### Action item
Your answer should be the exact lines of the data below from the one containing "mux2_4 9, o21ai_0 14, mux2_2 5, nand3b_1 2" through the one containing "86 | 4.89 |"; please include nothing else.

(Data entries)

▶

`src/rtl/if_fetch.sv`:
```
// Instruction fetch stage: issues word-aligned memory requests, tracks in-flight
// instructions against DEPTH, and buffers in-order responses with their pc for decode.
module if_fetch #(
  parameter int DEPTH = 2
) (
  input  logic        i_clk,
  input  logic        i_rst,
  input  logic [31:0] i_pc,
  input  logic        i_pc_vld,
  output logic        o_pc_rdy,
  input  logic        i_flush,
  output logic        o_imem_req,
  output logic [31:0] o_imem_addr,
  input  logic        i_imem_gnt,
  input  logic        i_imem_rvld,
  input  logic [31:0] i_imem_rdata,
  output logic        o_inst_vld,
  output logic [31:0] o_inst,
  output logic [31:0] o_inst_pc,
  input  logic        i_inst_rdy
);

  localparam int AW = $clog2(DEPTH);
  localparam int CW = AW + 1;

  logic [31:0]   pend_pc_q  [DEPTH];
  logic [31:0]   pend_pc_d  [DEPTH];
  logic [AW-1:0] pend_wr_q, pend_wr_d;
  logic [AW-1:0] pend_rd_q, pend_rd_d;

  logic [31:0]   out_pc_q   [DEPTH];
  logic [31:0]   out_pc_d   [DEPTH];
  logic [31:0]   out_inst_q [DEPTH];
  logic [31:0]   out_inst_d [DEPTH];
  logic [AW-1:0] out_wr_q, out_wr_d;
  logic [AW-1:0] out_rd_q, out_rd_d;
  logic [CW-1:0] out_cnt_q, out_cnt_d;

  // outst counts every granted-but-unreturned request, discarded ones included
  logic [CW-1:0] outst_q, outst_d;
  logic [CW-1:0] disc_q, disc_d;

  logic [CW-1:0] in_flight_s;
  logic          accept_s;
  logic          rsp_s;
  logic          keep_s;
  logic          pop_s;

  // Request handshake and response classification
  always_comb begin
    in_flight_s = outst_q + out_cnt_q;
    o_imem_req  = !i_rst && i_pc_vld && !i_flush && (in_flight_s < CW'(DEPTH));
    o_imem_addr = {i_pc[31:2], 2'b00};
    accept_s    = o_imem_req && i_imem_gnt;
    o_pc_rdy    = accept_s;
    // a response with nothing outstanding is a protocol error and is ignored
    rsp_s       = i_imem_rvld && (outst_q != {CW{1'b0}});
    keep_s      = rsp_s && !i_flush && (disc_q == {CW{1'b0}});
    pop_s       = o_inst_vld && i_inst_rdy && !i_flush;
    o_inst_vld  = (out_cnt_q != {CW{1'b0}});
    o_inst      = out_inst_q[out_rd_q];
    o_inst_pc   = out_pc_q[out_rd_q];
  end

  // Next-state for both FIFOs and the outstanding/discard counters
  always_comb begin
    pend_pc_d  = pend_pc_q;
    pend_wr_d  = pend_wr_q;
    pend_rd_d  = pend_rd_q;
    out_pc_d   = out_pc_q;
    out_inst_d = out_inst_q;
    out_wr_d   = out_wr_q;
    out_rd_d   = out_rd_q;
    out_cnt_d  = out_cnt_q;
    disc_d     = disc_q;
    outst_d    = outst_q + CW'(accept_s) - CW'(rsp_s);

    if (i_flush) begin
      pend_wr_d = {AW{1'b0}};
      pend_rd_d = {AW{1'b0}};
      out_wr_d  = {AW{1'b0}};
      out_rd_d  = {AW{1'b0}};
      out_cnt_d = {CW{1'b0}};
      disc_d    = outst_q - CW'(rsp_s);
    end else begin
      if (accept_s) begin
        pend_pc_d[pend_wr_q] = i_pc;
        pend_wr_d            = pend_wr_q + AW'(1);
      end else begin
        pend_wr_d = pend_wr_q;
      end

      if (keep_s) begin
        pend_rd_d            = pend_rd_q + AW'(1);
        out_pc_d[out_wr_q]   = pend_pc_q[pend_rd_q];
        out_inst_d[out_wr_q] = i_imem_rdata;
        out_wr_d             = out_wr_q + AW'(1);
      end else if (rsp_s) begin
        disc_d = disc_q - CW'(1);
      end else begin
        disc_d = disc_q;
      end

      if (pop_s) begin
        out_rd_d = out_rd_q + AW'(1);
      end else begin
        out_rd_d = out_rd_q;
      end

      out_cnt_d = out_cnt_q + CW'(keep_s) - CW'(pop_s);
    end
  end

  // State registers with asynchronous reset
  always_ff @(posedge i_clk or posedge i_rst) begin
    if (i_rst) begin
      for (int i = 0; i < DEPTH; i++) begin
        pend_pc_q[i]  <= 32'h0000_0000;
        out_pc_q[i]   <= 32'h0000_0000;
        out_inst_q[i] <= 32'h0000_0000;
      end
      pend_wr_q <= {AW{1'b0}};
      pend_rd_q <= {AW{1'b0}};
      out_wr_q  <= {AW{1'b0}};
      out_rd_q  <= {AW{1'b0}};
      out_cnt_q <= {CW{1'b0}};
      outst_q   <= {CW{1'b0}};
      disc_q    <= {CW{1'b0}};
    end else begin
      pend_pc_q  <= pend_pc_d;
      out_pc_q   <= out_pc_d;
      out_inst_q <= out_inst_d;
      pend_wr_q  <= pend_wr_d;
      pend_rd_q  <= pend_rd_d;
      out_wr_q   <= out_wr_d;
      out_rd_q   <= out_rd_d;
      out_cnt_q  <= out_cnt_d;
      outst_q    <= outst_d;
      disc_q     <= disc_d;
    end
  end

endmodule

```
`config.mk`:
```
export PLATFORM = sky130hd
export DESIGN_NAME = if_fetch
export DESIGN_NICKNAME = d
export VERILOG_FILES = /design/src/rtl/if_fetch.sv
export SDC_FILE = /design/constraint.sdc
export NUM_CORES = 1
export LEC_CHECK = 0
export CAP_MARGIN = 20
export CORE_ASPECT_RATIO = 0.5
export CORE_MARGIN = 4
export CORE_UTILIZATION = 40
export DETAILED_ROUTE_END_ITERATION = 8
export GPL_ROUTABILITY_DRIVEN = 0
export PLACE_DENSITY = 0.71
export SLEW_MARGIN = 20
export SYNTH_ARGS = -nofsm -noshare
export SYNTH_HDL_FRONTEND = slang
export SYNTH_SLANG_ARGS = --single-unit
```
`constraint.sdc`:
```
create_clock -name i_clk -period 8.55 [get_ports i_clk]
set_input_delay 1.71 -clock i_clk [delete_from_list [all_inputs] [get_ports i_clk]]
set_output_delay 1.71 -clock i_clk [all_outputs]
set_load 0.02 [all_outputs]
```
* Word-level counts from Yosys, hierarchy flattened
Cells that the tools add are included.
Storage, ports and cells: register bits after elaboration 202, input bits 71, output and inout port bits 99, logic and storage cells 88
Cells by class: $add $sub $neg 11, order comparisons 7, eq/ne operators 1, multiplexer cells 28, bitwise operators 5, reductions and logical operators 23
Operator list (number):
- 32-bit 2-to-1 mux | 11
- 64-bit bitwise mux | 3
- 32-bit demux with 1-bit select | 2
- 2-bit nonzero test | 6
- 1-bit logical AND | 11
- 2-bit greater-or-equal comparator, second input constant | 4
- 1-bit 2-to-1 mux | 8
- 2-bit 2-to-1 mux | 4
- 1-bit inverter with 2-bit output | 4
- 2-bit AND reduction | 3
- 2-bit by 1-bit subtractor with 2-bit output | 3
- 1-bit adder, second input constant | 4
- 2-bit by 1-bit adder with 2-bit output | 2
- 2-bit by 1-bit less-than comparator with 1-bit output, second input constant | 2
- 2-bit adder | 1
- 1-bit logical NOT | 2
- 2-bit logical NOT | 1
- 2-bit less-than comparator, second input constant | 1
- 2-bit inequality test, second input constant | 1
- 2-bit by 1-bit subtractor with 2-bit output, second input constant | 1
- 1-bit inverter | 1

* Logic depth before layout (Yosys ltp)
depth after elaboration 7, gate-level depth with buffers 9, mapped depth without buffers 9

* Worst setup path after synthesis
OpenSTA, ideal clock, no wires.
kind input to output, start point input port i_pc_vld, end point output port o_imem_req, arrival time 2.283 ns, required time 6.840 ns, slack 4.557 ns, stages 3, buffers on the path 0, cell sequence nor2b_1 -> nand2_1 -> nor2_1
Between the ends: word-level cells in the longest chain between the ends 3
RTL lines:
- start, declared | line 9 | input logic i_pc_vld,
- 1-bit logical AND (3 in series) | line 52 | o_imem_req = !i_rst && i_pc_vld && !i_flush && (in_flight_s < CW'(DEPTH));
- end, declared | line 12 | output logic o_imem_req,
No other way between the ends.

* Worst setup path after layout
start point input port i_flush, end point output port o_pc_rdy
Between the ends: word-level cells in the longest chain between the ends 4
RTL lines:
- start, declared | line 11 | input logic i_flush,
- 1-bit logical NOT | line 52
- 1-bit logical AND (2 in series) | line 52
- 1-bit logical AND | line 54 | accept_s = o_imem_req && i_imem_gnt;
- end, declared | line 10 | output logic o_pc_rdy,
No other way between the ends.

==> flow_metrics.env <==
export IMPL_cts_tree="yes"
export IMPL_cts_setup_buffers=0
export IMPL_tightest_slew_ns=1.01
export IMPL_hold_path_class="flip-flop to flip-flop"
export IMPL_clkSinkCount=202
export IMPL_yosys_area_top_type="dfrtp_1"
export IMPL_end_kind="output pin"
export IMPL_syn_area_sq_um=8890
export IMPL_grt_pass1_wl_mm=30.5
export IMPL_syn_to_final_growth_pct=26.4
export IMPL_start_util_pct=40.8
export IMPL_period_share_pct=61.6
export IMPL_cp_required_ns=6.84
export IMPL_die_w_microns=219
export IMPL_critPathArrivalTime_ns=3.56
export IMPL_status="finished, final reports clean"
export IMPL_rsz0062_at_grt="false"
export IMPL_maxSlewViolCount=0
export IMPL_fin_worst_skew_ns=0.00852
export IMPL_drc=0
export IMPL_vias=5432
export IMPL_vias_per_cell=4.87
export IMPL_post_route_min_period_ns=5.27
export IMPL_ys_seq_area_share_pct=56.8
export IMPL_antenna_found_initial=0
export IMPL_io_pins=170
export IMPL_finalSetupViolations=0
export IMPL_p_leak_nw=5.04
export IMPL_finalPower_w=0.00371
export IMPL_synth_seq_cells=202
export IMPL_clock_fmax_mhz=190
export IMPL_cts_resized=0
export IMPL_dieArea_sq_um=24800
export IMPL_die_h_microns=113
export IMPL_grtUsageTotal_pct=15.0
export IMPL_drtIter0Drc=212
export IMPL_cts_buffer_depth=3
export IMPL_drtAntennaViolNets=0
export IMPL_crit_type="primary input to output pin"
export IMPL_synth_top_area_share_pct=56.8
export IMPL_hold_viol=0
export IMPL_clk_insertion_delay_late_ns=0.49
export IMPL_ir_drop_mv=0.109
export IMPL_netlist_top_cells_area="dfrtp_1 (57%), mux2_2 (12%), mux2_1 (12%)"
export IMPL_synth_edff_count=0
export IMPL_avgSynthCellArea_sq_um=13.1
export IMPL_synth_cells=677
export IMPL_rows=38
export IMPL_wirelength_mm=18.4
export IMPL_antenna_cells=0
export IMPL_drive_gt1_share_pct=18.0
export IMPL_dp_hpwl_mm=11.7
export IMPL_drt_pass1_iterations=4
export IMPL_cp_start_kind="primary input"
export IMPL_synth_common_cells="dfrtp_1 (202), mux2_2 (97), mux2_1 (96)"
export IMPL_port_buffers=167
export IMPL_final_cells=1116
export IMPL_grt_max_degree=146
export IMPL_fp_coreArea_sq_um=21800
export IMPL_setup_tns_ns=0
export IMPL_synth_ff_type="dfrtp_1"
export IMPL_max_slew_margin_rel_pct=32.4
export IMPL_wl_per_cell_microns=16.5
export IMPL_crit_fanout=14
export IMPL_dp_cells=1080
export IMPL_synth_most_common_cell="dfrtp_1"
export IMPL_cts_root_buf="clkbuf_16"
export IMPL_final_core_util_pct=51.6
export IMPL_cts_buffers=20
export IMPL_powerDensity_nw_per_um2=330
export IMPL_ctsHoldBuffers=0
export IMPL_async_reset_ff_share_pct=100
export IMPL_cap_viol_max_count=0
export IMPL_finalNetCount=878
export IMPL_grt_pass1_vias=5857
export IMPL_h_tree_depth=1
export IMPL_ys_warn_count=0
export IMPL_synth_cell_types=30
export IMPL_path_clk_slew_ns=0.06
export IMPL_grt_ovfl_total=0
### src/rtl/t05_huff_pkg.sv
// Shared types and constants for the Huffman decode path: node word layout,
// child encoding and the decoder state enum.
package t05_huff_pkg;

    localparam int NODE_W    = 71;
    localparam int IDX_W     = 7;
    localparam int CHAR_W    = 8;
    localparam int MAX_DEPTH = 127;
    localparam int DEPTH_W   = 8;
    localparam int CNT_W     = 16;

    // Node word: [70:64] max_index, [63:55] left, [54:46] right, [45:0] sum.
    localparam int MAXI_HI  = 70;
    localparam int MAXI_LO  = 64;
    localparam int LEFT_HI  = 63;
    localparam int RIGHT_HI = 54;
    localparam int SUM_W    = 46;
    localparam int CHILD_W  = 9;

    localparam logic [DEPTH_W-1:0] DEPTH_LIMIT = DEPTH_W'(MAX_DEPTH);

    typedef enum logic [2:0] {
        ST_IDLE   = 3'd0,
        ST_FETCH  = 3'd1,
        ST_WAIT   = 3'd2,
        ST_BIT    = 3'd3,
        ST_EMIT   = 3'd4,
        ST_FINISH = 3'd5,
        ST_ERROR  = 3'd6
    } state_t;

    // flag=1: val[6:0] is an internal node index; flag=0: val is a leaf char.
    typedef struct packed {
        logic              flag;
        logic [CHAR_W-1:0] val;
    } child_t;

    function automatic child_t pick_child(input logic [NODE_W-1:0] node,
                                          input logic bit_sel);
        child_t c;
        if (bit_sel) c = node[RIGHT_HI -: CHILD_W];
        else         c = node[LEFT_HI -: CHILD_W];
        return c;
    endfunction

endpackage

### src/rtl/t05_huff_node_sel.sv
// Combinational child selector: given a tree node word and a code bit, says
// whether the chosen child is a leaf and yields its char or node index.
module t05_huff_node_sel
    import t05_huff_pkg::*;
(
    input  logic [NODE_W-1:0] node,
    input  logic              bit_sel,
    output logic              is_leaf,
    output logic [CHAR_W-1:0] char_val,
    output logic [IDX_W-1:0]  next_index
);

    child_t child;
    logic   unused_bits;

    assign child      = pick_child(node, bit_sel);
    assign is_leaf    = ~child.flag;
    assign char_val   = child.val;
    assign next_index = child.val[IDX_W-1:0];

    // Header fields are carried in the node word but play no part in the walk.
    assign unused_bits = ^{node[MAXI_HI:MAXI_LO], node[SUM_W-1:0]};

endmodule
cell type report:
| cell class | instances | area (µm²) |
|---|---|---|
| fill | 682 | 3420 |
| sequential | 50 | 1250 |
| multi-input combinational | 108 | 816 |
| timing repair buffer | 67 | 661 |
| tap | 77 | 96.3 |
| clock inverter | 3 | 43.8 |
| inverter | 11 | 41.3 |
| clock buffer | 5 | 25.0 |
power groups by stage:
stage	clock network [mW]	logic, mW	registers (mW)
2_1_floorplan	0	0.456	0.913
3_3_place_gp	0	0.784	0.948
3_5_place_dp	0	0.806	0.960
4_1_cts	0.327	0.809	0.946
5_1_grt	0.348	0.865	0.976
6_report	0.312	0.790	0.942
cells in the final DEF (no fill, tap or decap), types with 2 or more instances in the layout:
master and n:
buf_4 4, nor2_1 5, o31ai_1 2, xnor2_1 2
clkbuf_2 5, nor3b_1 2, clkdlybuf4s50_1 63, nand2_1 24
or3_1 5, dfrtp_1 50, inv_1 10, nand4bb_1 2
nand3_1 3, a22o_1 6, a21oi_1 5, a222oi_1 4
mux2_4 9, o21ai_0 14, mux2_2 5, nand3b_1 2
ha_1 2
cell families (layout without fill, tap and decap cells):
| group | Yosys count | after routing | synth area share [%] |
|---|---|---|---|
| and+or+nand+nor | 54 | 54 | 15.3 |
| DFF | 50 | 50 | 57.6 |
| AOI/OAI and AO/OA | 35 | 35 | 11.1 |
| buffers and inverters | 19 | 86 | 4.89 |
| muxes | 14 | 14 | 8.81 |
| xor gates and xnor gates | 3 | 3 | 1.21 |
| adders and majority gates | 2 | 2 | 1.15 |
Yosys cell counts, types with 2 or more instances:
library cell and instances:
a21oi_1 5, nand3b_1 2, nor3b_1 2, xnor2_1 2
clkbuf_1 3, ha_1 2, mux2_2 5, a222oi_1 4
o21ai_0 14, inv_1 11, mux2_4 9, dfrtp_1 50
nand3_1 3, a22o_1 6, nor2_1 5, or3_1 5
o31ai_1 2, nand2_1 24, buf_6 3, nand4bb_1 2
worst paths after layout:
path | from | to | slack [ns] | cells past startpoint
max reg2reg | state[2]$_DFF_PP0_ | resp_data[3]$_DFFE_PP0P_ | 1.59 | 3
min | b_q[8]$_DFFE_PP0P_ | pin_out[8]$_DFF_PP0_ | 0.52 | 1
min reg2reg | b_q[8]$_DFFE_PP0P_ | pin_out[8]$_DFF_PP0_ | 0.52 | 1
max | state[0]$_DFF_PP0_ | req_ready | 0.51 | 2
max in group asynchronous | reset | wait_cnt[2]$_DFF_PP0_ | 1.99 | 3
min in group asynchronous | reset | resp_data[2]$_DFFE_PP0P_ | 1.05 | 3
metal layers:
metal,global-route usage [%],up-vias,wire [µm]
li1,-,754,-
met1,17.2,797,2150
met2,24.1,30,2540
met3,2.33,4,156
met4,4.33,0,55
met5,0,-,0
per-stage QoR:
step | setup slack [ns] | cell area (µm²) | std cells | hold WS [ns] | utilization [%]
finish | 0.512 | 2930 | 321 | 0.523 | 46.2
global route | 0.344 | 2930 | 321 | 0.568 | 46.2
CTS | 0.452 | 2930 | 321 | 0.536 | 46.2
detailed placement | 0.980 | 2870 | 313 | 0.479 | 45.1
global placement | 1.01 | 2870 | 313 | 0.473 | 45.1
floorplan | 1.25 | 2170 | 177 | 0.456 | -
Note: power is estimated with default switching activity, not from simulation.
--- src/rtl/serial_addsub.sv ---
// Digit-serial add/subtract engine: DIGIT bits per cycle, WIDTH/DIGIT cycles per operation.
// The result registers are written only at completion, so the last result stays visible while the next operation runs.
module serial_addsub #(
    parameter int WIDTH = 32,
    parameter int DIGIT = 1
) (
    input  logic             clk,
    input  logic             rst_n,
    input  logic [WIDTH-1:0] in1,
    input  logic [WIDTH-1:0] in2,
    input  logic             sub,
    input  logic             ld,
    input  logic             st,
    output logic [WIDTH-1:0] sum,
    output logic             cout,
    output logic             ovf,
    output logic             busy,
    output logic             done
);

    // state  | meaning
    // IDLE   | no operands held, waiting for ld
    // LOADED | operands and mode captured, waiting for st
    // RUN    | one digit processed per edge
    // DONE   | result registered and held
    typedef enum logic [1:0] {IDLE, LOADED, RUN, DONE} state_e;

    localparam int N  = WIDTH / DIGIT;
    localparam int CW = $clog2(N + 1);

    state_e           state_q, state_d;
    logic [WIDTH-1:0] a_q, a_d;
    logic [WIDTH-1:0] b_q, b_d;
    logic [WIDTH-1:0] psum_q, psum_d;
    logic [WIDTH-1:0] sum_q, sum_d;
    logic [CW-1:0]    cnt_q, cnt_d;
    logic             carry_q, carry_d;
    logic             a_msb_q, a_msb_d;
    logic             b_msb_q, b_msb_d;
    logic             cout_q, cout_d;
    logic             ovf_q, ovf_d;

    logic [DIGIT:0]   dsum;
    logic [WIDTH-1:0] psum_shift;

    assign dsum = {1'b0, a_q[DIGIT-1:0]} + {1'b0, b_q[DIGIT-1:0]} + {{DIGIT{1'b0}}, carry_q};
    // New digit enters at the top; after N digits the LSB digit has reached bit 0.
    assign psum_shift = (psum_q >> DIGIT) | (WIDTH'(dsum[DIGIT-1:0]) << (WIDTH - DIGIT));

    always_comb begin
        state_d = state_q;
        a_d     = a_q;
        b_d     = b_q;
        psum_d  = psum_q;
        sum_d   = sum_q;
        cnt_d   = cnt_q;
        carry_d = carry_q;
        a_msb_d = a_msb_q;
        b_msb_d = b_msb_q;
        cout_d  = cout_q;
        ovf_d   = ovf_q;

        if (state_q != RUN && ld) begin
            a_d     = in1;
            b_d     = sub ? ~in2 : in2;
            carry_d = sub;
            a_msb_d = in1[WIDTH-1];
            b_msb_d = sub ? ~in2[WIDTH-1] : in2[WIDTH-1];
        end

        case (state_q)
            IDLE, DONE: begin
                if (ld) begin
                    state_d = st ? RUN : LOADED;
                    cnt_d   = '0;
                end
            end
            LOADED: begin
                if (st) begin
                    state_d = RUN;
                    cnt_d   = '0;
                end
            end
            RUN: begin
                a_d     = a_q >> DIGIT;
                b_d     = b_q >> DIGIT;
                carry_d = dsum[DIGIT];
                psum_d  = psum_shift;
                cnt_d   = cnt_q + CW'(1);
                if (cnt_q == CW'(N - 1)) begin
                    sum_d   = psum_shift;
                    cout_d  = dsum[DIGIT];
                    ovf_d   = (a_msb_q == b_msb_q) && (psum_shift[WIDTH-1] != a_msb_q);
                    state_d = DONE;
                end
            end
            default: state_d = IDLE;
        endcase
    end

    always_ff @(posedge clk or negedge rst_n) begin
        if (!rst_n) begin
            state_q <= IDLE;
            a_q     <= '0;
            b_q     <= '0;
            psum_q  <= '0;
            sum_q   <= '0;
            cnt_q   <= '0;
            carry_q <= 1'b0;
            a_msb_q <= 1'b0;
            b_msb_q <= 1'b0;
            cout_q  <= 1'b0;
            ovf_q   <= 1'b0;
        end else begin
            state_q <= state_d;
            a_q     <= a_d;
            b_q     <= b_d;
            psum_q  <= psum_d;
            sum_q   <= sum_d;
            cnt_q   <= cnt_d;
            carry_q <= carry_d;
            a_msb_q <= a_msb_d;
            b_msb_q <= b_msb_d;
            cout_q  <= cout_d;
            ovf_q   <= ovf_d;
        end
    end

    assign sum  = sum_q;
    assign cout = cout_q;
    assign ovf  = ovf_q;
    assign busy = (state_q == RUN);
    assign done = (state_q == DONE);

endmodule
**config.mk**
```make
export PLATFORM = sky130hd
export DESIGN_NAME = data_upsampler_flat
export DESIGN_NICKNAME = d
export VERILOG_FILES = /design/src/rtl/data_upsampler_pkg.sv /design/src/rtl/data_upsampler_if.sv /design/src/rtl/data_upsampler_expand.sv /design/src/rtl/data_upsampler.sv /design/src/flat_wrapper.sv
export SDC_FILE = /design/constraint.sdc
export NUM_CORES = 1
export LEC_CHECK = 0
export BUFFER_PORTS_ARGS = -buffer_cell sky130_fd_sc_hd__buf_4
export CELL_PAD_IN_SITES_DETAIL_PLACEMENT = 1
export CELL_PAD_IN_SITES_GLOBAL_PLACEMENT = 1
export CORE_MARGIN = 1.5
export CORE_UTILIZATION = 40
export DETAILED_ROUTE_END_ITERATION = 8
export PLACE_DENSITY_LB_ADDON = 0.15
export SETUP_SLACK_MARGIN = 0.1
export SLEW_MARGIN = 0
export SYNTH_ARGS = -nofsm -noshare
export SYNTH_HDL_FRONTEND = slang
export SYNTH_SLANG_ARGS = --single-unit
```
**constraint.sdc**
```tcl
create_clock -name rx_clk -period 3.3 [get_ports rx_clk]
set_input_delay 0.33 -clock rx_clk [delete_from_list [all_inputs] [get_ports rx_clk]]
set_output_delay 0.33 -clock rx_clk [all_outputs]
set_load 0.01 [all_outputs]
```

◀

### Completed task
mux2_4 9, o21ai_0 14, mux2_2 5, nand3b_1 2
ha_1 2
cell families (layout without fill, tap and decap cells):
| group | Yosys count | after routing | synth area share [%] |
|---|---|---|---|
| and+or+nand+nor | 54 | 54 | 15.3 |
| DFF | 50 | 50 | 57.6 |
| AOI/OAI and AO/OA | 35 | 35 | 11.1 |
| buffers and inverters | 19 | 86 | 4.89 |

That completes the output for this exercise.